WHAT TO WORK ON -
The answer is to be an exact copy of the lines below running from the line with "endpoints found under" down to the line with "(Power assumes the", both ends included, and nothing more.

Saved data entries
↓
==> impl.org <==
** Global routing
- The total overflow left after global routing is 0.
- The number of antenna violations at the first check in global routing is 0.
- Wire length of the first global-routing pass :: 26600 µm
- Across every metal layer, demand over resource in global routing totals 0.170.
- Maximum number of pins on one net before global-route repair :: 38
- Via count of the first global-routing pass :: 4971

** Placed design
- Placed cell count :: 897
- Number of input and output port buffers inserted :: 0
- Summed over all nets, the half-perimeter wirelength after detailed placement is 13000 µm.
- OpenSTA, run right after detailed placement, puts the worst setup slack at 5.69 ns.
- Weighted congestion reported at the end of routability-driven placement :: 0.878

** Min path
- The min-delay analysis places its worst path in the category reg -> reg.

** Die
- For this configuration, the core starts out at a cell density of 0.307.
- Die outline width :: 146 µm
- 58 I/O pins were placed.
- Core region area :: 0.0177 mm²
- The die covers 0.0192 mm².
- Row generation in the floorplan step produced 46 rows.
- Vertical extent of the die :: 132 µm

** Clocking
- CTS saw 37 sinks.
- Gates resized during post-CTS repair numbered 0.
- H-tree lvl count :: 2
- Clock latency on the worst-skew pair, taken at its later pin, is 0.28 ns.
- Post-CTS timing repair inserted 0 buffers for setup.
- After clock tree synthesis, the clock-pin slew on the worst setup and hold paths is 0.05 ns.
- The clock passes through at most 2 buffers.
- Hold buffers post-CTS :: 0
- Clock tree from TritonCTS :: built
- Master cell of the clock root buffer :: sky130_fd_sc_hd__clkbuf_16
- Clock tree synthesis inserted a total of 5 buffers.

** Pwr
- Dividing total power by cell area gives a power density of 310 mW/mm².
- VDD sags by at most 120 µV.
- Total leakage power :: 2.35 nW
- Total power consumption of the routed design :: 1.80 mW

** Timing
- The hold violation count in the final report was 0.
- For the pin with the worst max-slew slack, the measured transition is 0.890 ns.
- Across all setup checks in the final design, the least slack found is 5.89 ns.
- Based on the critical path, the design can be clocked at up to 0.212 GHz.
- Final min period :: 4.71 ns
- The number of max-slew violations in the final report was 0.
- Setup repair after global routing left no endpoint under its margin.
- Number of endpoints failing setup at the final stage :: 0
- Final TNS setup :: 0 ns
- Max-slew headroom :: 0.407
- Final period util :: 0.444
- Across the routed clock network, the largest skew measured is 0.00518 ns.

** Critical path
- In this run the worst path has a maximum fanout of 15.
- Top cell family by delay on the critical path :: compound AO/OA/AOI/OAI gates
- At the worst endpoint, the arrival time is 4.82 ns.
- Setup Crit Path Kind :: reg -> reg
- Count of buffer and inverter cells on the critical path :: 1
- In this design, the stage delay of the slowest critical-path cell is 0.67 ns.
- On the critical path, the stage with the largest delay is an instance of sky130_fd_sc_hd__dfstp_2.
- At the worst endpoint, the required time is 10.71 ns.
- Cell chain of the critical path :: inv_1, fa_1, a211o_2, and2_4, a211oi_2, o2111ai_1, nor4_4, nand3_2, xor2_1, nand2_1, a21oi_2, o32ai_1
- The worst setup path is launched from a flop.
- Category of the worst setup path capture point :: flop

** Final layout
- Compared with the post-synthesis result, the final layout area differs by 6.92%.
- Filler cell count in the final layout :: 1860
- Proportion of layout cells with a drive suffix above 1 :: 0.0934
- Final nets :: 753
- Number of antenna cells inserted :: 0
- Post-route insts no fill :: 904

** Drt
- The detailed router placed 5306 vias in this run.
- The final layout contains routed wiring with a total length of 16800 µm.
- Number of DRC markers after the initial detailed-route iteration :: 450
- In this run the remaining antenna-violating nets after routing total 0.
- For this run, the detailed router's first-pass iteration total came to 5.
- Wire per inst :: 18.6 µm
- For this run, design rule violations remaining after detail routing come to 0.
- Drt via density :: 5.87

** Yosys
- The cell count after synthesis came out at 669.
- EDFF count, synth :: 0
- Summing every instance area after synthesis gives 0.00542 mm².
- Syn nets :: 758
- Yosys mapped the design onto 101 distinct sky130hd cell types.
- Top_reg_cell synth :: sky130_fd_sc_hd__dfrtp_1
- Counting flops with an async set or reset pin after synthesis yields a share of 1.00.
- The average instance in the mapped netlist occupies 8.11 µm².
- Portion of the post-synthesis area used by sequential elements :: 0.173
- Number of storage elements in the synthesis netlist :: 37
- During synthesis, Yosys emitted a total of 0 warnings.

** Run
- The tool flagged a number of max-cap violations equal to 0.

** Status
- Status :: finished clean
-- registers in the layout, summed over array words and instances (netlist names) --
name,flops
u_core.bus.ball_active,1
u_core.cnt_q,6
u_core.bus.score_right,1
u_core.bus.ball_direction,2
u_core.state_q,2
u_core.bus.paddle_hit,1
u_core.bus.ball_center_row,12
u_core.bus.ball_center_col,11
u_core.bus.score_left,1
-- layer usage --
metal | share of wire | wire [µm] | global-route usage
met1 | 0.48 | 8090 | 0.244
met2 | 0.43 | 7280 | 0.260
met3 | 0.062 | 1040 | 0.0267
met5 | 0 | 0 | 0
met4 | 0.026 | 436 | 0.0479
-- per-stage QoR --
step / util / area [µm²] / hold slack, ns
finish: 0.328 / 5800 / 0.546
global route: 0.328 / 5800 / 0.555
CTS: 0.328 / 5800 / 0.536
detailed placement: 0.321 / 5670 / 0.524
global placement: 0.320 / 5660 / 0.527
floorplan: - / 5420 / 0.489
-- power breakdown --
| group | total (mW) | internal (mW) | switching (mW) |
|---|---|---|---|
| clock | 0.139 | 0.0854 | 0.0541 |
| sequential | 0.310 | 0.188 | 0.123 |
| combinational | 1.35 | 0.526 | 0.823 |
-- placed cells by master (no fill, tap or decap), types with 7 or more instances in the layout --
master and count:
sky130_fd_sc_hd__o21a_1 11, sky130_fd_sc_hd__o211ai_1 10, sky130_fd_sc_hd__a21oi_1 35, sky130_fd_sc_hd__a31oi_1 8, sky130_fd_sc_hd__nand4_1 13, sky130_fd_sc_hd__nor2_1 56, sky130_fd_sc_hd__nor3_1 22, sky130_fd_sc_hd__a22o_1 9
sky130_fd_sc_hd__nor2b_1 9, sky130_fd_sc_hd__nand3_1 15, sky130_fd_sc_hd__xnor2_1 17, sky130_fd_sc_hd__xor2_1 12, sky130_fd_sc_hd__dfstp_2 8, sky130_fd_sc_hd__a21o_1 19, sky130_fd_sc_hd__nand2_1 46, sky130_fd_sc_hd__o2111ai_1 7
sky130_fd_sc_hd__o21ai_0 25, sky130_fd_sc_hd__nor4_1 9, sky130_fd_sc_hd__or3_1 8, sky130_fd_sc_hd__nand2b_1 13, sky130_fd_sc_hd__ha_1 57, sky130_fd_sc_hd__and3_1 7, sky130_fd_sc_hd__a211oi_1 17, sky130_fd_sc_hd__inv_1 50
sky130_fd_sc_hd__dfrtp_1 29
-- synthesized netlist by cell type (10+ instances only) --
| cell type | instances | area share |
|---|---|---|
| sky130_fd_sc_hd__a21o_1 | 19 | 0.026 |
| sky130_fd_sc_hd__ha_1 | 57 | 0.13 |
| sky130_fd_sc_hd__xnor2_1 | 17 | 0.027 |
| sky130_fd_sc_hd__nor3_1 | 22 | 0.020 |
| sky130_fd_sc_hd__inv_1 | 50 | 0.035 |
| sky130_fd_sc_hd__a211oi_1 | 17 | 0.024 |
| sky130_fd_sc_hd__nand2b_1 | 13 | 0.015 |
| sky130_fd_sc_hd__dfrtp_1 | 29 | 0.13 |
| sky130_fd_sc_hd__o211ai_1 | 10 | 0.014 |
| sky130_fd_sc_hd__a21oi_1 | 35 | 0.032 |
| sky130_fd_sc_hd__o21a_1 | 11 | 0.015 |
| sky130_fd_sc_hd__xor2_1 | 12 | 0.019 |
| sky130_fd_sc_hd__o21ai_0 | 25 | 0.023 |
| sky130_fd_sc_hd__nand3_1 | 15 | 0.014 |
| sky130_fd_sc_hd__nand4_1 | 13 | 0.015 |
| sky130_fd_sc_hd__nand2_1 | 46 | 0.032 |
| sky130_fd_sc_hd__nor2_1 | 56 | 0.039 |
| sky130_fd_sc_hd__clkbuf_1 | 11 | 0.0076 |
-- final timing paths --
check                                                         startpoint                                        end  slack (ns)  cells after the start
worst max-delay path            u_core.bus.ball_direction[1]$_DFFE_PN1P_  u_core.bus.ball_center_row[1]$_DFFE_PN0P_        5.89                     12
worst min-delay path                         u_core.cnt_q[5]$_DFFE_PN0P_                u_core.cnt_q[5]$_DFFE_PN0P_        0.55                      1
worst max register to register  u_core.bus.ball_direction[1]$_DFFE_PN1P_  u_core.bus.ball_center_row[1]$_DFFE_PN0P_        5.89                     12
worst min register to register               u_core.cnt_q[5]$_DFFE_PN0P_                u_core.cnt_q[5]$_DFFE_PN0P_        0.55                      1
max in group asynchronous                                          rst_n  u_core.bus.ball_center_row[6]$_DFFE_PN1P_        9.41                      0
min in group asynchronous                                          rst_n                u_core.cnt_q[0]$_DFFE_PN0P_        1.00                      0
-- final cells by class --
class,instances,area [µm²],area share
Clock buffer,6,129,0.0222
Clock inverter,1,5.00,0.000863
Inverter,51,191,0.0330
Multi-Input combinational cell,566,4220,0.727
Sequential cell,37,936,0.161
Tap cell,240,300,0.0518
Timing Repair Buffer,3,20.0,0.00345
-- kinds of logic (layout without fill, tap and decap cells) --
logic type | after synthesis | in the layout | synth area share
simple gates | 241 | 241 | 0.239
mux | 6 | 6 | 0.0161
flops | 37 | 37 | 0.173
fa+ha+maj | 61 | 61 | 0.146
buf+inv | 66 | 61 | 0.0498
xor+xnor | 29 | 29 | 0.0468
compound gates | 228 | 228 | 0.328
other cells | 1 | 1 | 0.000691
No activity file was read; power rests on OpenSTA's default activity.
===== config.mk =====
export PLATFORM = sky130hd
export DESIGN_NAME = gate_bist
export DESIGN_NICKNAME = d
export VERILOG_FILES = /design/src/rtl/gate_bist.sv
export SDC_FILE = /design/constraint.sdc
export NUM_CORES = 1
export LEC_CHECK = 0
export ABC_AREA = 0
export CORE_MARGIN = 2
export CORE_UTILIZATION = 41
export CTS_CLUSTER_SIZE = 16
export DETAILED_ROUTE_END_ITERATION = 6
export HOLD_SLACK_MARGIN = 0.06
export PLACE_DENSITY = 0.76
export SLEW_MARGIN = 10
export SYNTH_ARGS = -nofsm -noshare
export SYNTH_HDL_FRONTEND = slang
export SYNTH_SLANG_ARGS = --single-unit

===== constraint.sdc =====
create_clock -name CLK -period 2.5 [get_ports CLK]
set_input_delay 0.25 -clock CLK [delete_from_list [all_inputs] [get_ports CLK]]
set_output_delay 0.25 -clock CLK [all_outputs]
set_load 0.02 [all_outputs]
↑
↓
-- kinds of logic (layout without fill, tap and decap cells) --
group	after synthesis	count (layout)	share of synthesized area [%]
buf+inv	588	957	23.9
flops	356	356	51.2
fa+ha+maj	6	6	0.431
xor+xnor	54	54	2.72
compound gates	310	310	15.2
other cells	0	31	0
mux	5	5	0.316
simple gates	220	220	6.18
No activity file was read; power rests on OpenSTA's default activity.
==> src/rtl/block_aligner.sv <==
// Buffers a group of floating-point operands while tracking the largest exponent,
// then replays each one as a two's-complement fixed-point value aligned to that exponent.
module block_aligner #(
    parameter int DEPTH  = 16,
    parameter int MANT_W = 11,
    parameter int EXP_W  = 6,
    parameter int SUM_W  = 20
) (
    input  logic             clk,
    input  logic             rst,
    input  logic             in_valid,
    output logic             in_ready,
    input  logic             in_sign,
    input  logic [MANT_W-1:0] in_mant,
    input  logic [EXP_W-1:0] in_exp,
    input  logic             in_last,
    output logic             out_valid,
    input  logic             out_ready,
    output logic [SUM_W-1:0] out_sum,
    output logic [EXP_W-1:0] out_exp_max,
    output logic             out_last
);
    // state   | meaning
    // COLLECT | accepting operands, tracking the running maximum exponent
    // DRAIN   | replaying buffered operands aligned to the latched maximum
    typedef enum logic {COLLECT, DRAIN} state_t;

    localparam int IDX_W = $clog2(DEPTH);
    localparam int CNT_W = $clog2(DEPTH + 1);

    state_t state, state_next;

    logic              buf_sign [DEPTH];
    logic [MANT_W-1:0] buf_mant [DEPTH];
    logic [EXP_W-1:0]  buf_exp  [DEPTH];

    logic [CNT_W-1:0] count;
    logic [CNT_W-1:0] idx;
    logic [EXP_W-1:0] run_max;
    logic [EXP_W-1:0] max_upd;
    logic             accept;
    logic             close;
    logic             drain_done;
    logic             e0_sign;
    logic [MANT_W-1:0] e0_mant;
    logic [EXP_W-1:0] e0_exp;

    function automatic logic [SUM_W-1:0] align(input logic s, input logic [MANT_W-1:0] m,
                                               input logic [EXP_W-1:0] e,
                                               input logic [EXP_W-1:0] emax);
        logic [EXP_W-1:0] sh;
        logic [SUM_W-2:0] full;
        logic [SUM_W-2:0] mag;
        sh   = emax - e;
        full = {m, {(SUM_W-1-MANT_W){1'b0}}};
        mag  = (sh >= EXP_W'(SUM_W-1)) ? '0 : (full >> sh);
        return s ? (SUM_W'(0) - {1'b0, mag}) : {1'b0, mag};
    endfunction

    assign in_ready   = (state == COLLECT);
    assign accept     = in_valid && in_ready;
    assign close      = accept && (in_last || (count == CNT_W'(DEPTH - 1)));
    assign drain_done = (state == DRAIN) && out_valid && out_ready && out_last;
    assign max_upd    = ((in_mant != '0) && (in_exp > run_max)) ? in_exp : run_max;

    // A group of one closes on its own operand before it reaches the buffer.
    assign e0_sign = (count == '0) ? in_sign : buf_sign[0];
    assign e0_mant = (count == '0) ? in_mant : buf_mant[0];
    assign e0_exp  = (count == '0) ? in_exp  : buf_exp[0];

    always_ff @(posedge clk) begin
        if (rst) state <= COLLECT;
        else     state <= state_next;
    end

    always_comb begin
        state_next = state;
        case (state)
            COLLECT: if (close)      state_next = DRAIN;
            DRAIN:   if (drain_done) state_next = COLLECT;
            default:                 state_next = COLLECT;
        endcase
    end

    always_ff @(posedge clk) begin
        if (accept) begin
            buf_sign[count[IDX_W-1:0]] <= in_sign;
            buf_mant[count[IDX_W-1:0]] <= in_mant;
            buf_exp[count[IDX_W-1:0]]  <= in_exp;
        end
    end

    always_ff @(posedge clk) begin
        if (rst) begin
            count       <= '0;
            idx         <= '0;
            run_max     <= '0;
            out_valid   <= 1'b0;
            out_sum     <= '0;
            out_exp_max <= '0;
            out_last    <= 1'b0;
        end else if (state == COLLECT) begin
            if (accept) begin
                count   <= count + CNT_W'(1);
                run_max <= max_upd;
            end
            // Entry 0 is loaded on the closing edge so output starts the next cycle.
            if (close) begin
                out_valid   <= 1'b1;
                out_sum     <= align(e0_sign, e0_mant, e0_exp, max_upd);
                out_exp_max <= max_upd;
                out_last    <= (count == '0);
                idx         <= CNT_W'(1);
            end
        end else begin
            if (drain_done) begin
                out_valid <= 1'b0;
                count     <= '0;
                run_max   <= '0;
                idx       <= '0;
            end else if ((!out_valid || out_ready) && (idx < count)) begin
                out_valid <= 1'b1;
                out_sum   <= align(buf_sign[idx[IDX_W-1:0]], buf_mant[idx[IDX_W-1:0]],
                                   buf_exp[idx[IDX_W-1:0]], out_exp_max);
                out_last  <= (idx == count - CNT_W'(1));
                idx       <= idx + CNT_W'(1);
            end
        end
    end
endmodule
↑
↓
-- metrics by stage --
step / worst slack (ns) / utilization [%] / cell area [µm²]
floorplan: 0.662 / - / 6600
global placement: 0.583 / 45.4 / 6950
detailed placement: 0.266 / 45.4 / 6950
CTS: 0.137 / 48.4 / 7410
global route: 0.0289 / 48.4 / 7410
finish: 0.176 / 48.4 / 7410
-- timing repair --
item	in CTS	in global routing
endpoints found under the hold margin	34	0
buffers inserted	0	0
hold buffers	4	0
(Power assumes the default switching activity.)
↑
TASK SOLUTION -
endpoints found under the hold margin	34	0
buffers inserted	0	0
hold buffers	4	0
(Power assumes the default switching activity.)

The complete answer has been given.